The task: Identify the lines in the data below that contain "taps" and give only how many there are.

Material shown:
--- flow/config.mk ---
export PLATFORM = sky130hd
export DESIGN_NAME = warmup1_verilog
export DESIGN_NICKNAME = warmup1_verilog
export VERILOG_FILES = /design/flow/design.v
export SDC_FILE = /design/flow/constraint.sdc
export NUM_CORES = 4
export LEC_CHECK = 1
export CORE_AREA = 10 10 70 70
export DIE_AREA = 0 0 80 80
--- flow/constraint.sdc ---
current_design warmup1_verilog

set clk_period 1.1
set clk_io_pct 0.2

create_clock -name clk0 -period $clk_period [get_ports {clk}]

set non_clock_inputs [all_inputs -no_clocks]
set_input_delay [expr $clk_period * $clk_io_pct] -clock clk0 $non_clock_inputs
set_output_delay [expr $clk_period * $clk_io_pct] -clock clk0 [all_outputs]
--- flow/design.v ---
`timescale 1ns / 1ps
module warmup1_verilog(
    input wire clk,
    input wire resetn,
    output wire [3:0] a_out,
    output wire [3:0] b_out,
    output wire [3:0] c_out
    );
reg [3:0] cnt;
always @(posedge clk)
    if (resetn==0)
        cnt <= 0;
    else
        cnt <= cnt + 1;
reg [3:0] a;
always @(*)
    if (resetn==0)
        a <= 0;
    else
    begin
        if (cnt==0)
            a <= 0;
        else if (cnt==1)
            a <= 1;
        else
            a <= 2;
    end
reg [3:0] b;
always @(posedge clk)
    if (resetn==0)
        b <= 0;
    else
    begin
        if (cnt==0)
            b <= 0;
        else if (cnt==1)
            b <= 1;
        else
            b <= 2;
    end
assign a_out = a;
assign b_out = b;
reg [3:0] c;
always @(*)
    if (resetn==0)
        c <= 0;
    else
    begin
        if (cnt==0)
            c <= 0;
        else if (cnt==1)
            c <= 1;
        else
            c <= 2;
    end
assign c_out = c;
endmodule
--- flow/run.sh ---
#!/bin/bash
# OpenROAD 26Q1-2900-gdf79404cd8, Yosys 0.63+post, stock flow scripts
make -C /OpenROAD-flow-scripts/flow DESIGN_CONFIG=/design/flow/config.mk WORK_HOME=/design/flow/orfs finish
==> impl_metrics.tcl <==
# collected from the flow reports
set metrics [dict create \
    outcome "finished with violations" \
    violations "setup timing" \
    end_kind "output pin" \
    dp_slack_ps -765 \
    ys_chip_area_sq_um 304 \
    antenna_found_initial 0 \
    rsz0062_at_grt "true" \
    drv_slew 0 \
    skew_ps 0.372 \
    numSynthFlops 6 \
    seqCellArea_sq_um 125 \
    num_rows 21 \
    post-route-min-period_ps 1470 \
    cts_made_buffers 3 \
    syn_to_final_growth_pct 60.9 \
    yosys-top-cells-area "dfxtp_1, buf_4, ha_1" \
    cts_tree "done" \
    htree_levels 1 \
    ys_cells 32 \
    die_height_um 80 \
    fin_ws_ps -369 \
    crit_fanout 4 \
    drive_gt1_share_pct 45.7 \
    antenna_cells 0 \
    synth.avg_cell_area_sq_um 9.50 \
    power.total_uw 563 \
    globalplace.congestion 0.722 \
    leakagePower_uw 0.000222 \
    post_drt_wl_per_cell_um 6.46 \
    grt_pass1_wl_um 945 \
    first_pass_iters 3 \
    min_path_type "reg2reg" \
    drtIter0Drc 15 \
    ctsRootBufferMaster "clkbuf_4" \
    cts_hold_buf 0 \
    cts.clk_slew.worst_paths_ps 50 \
    vias 227 \
    postSynthSeqShare_pct 39.5 \
    insertion_delay_ps 240 \
    die_area_sq_um 6400 \
    setup_violations 4 \
    io_pins 14 \
    hold_violations 0 \
    crit_arrival_ps 1250 \
    ys_warn_count 1 \
    fp.dieW_um 80 \
    top_cell_area_share_pct 39.5 \
    netlist_instances 32 \
    mi_logic_area_sq_um 178 \
    coreArea_sq_um 3420 \
    warnings 30 \
    p_per_area_nw_per_um2 1150 \
    ys_types 15 \
    hpwl_um 474 \
    maxCapViolCount 0 \
    cts.path.max_buffers 2 \
    grt_max_degree 7 \
    grtUsageTotal_pct 1.83 \
    grt_pass1_vias 221 \
    critPathKind "reg2out" \
    ir_drop_uv 202 \
    portBuffers 7 \
    routed_wirelength_um 594 \
    initCoreUtil_pct 8.90 \
    max_freq_mhz 681 \
    synthesis.area_sq_um 304 \
    synth_area_leader_cell "dfxtp_1" \
    fin_crit_sh_pct 134 \
    crit_required_ps 880 \
    clkSinkCount 6 \
    drc 0 \
    grt.overflow.total 0 \
    vias_per_cell 2.47 \
    critPathLaunchType "flip-flop" \
    route.antenna.remaining_nets 0 \
    fillCellCount 391 \
]
==> where the power goes <==
| group | total [uW] | switching (uW) | internal (uW) |
|---|---|---|---|
| combinational | 95.8 | 38.6 | 57.2 |
| sequential | 245 | 12.0 | 233 |
| clock | 221 | 83.7 | 138 |
==> placed cells by master (no fill, tap or decap) <==
cell	count
clkbuf_1	1
dlygate4sd2_1	2
buf_2	4
dfxtp_2	1
nor4_4	1
clkdlybuf4s50_1	1
clkbuf_4	3
buf_4	6
ha_2	1
inv_2	1
nand3_1	1
ha_4	2
dfxtp_1	4
nand2b_1	1
xor2_1	1
dfxtp_4	1
nor2_1	1
o31a_1	1
inv_4	1
conb_1	6
mux2i_1	1
and2_1	2
nand2_1	2
nor2b_1	1
==> final timing paths <==
check                          from           endpoint  slack, ps  cells after the start
setup / recovery  cnt[0]$_SDFF_PN0_           c_out[0]       -370                      4
hold / removal    cnt[0]$_SDFF_PN0_  cnt[0]$_SDFF_PN0_        470                      1
hold reg to reg   cnt[0]$_SDFF_PN0_  cnt[0]$_SDFF_PN0_        470                      1
setup reg to reg  cnt[0]$_SDFF_PN0_       b[0]$_DFF_P_         40                      4
==> cells in the mapped netlist <==
master	n
o31a_1	1
nor4_1	1
ha_1	3
nand2b_1	1
buf_4	8
dfxtp_1	6
nand2_1	2
conb_1	1
nor2_1	1
nand3_1	1
mux2i_1	1
xor2_1	1
inv_1	2
and2_1	2
nor2b_1	1
==> per-layer routing <==
metal  global-route usage [%]  share of wire (%)  vias to the layer above
li1                         -                  -                      116
met2                     2.65                 38                       15
met1                     2.14                 48                       96
met5                        0                  0                        -
met3                     1.59                 14                        0
met4                        0                  0                        0
==> stage by stage <==
stage	hold WS [ps]	cell area, sq um	setup TNS [ps]	std cells	utilization (%)
final	468	489	-1410	92	14.3
after global placement	452	447	-2790	86	13.1
after CTS	468	469	-1590	90	13.7
after global routing	476	489	-1640	92	14.3
after floorplan	342	349	-129	37	-
after detailed placement	458	447	-2850	86	13.1
==> flip-flops by register name (all words and copies together), names as in the netlist <==
name,count
cnt,4
b,2
==> critical path, cell delays in order, from the launching register on <==
cell     delay (ps)
dfxtp_4         380
inv_4            40
ha_4            160
nor4_4          290
buf_2           150
==> cell type report <==
class | instances | share of cell area, %
tap | 46 | 11.8
timing repair buffer | 13 | 18.9
inverter | 2 | 2.05
clock buffer | 4 | 5.37
sequential | 6 | 25.6
multi-input combinational | 21 | 36.3
==> what timing repair did <==
item,in CTS,in global routing
gates resized,16,2
pin swaps,4,2
setup buffers,0,2
setup endpoints to repair,6,4
cloned,0,0
==> kinds of logic (layout without fill, tap and decap cells) <==
group | Yosys count | in the layout | synth area share, %
AND/OR/NAND/NOR | 9 | 9 | 15.6
flip-flops | 6 | 6 | 39.5
XOR/XNOR | 1 | 1 | 2.88
buffers and inverters | 10 | 19 | 22.2
other | 1 | 6 | 1.23
adder cells (fa/ha/maj) | 3 | 3 | 12.3
multiplexers | 1 | 1 | 3.29
AND-OR/OR-AND | 1 | 1 | 2.88
No activity file was given, so power comes from the tool's default toggle rates.
`config.mk`:
```
export PLATFORM = sky130hd
export DESIGN_NAME = P_control
export DESIGN_NICKNAME = P_control
export VERILOG_FILES = /design/flow/design.v
export SDC_FILE = /design/flow/constraint.sdc
export NUM_CORES = 4
export LEC_CHECK = 1
export CORE_AREA = 10 10 70 70
export DIE_AREA = 0 0 80 80
```
`constraint.sdc`:
```
current_design P_control

set clk_period 1.9
set clk_io_pct 0.2

create_clock -name clk0 -period $clk_period

set non_clock_inputs [all_inputs -no_clocks]
set_input_delay [expr $clk_period * $clk_io_pct] -clock clk0 $non_clock_inputs
set_output_delay [expr $clk_period * $clk_io_pct] -clock clk0 [all_outputs]
```
`design.v`:
```
module P_control(P_RegDst, P_Branch, P_MemtoReg, P_ALUOp, P_MemWrite, P_ALUSrc, P_RegWrite, P_instruction ,mem_read);  
output P_RegDst, P_Branch, P_MemtoReg, P_MemWrite, P_ALUSrc, P_RegWrite ,mem_read;
output [1:0] P_ALUOp;
input [31:0] P_instruction;
wire [5:0] P_Op = P_instruction[31:26];
reg [7:0] P_Control;
assign P_RegDst = P_Control[7];
assign P_RegWrite = P_Control[6];
assign P_ALUSrc = P_Control[5];
assign P_MemWrite = P_Control[4];
assign P_MemtoReg = P_Control[3];
assign P_Branch = P_Control[2];
assign P_ALUOp = P_Control[1:0];
assign mem_read = ~P_MemWrite;  
always @(P_instruction)
    casex(P_Op)
        32'd0 : P_Control = 8'b11000010;  
        32'd35 : P_Control = 8'b01101000;  
        32'd43 : P_Control = 8'bx011x000;  
        32'd4 : P_Control = 8'bx000x101;  
        32'd8 : P_Control = 8'b01100000;  
        32'd13 : P_Control = 8'b01100011;  
        32'd2 : P_Control = 8'bx0x0x0xx;  
        default : P_Control = 8'b00000000;  
    endcase
endmodule
```
`run.sh`:
```
#!/bin/bash
# OpenROAD 26Q1-2900-gdf79404cd8, Yosys 0.63+post, stock flow scripts
make -C /OpenROAD-flow-scripts/flow DESIGN_CONFIG=/design/flow/config.mk WORK_HOME=/design/flow/orfs finish
```
==> GITHUB_STEP_SUMMARY <==
## Synthesis and layout report

| Metric | Value |
|---|---|
| Layout fillers | 389 |
| Wirelength, routed | 968 microns |
| Power per cell area | 144 mW/mm^2 |
| Die Ht | 80 microns |
| Net Sw Frac | 44.0% |
| First drt pass iteration count | 2 |
| Clock buffer instance count of the final layout | 0 |
| Antenna diode count | 0 |
| Worst ir drop on vdd | 18.8 uV |
| Internal portion of total power | 40.9 uW |
| Class of the tightest hold or removal check | input pin to primary output |
| Synthesized cell area | 171 sq um |
| Startpoint type of the worst setup path | input pin |
| Wire length of the first global-routing pass | 1340 microns |
| Cell variety after synth | 19 |
| Number of antenna violations at the first check in global routing | 0 |
| Category of the worst setup path capture point | primary output |
| Residual DRC | 0 |
| Maximum net fanout on the critical path | 2 |
| Total overflow reported by the global router | 0 |
| Layout Cell Area excl Fill | 508 sq um |
| Core Footprint | 0.00342 sq mm |
| Number of placed I/O pins | 41 |
| Achievable clock frequency | 541 MHz |
| Period Utilization, post-route | 97.3% |
| Actual transition at the worst max-transition pin | 0.233 ns |
| Required time at the worst-slack endpoint | 1.52 ns |
| Portion of synthesized cell area occupied by the leading cell type | 8.76% |
| Post-place instance area | 432 sq um |
| Avg Vias per Cell | 3.09 |
| Max-slew headroom | 84.4% |
| Total routing usage reported by global routing | 2.52% |
| Final number of hold-violating endpoints | 0 |
| Count of routing violations after the opening detailed-route iteration | 3 |
| Total number of vias | 300 |
| Static leakage | 0.219 nW |
| Post-Layout Cell Count | 97 |
| Number of cells on the worst hold path | 4 |
| Part of the total power dissipated in combinational logic | 100.0% |
| Top logic cells by instance count in the layout | sky130_fd_sc_hd__buf_4, sky130_fd_sc_hd__buf_2, sky130_fd_sc_hd__dlygate4sd2_1 |
| Init Core Util | 5.02% |
| YS chip area | 171 sq um |
| Area taken by flip-flops and latches | 0 sq um |
| Top cells by area | sky130_fd_sc_hd__nand3_1, sky130_fd_sc_hd__o21ai_0, sky130_fd_sc_hd__a2111oi_2, sky130_fd_sc_hd__or4_1, sky130_fd_sc_hd__and4bb_2 |
| Number of buffers inserted for hold repair after clock tree synthesis | 0 |
| Number of placement rows | 21 |
| OpenROAD warning count | 58 |
| Most common cell after layout, fill and taps aside | sky130_fd_sc_hd__buf_4 |
| Half-perimeter wire length of the detailed placement result | 709 microns |
| Area overhead of the layout relative to synthesis | 196% |
| Routed wire per std cell | 9.98 microns |
| Port Buf Inserts | 15 |
| Synthesis warning total | 1 |
| Share of post-route cells with drive strength above 1 | 66.7% |
| Post-layout min period | 1.85 ns |
| Die Size | 0.00640 sq mm |
| Switching pwr | 32.1 uW |
| Share of the yosys chip area belonging to registers | 0% |
| WP data arrival | 1.47 ns |
| Number of flip-flops and latches | 0 |
| Pin count of the biggest net entering global routing | 8 |
| RePlAce Congestion | 0.719 |
| Number of placed cells counting well taps | 93 |
| Worst slack after detailed placement | -0.654 ns |
| Part of the total power dissipated in sequential elements | 0% |
| Combinational gate area | 229 sq um |
| Setup slack of the critical path after layout | 0.0518 ns |
| Mean instance size in the synthesized netlist | 6.86 sq um |
| Tally of max-capacitance violations | 0 |
| Cell count in the Yosys report | 25 |
| X dimension of the die | 80 microns |
| Result of the run | finished clean |
| Detail Route Antenna Nets | 0 |
| Synth Instances | 25 |
| Number of global-route vias before repair | 276 |
| Relative contribution of the clock network to total power | 0% |
| Number of max-slew violations in the final report | 0 |
| Kind of critical path | input pin to primary output |
| Yosys top cell by area | sky130_fd_sc_hd__nand3_1 |
| Final Setup Violations | 0 |
-- worst paths after layout --
| path | startpoint | endpoint |
|---|---|---|
| min | P_instruction[26] | P_Branch |
| max | P_instruction[30] | P_RegDst |
-- through the flow --
step	util [%]	power, mW	hold slack (ns)	TNS (ns)
6_report	14.9	0.0731	1.17	0
5_1_grt	14.9	0.0788	1.20	-0.00350
4_1_cts	13.8	0.0645	1.17	0
3_5_place_dp	12.6	0.0577	1.78	-4.55
3_3_place_gp	12.6	0.0576	1.78	-4.56
2_1_floorplan	-	0.0182	0.771	0
-- critical path, cell delays in order --
cell and delay (ns):
sky130_fd_sc_hd__dlygate4sd2_1 0.25, sky130_fd_sc_hd__or4_4 0.50, sky130_fd_sc_hd__nor3_2 0.11, sky130_fd_sc_hd__dlygate4sd2_1 0.22
-- metal layers --
metal	global-route usage (%)	up-vias	part of all wire, %
li1	-	150	-
met1	3.03	139	42
met2	3.77	11	40
met3	1.82	0	18
met4	0	0	0
met5	0	-	0
-- cell families (layout without fill, tap and decap cells) --
kind of cell | after synthesis | in the layout | share of synthesized area, %
AND-OR/OR-AND | 5 | 5 | 20.4
XOR/XNOR | 1 | 1 | 5.11
AND/OR/NAND/NOR | 16 | 16 | 63.5
buffers and inverters | 3 | 29 | 10.9
-- synth_stat cells --
master and n:
sky130_fd_sc_hd__clkbuf_1 1, sky130_fd_sc_hd__nand3_1 3, sky130_fd_sc_hd__inv_1 1, sky130_fd_sc_hd__buf_6 1, sky130_fd_sc_hd__nor4_1 1, sky130_fd_sc_hd__and3b_1 1, sky130_fd_sc_hd__nor3_1 2, sky130_fd_sc_hd__or2b_1 1
sky130_fd_sc_hd__xnor2_1 1, sky130_fd_sc_hd__o21ai_0 3, sky130_fd_sc_hd__or4_1 2, sky130_fd_sc_hd__and4bb_2 1, sky130_fd_sc_hd__nor3b_1 1, sky130_fd_sc_hd__nor4bb_1 1, sky130_fd_sc_hd__or3_1 1, sky130_fd_sc_hd__nor2b_1 1
sky130_fd_sc_hd__a2111oi_2 1, sky130_fd_sc_hd__a21oi_1 1, sky130_fd_sc_hd__nand2_1 1
-- area by class of cell --
class	instances	share of cell area, %
inverters	1	0.739
multi-input cells	22	45.1
well taps	46	11.3
repair buffers	28	42.9
-- power by group through the flow --
stage | sequential, mW | clock [mW] | combinational, mW
final | 0 | 0 | 0.0731
after CTS | 0 | 0 | 0.0645
after global routing | 0 | 0 | 0.0788
-- repair_timing --
item	in CTS	in global routing
pin swaps	6	5
buffers inserted	1	3
gates resized	48	6
setup endpoints to repair	9	4
Power figures rest on the tool's default switching activity, not on a simulated workload.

Answer to this problem: 3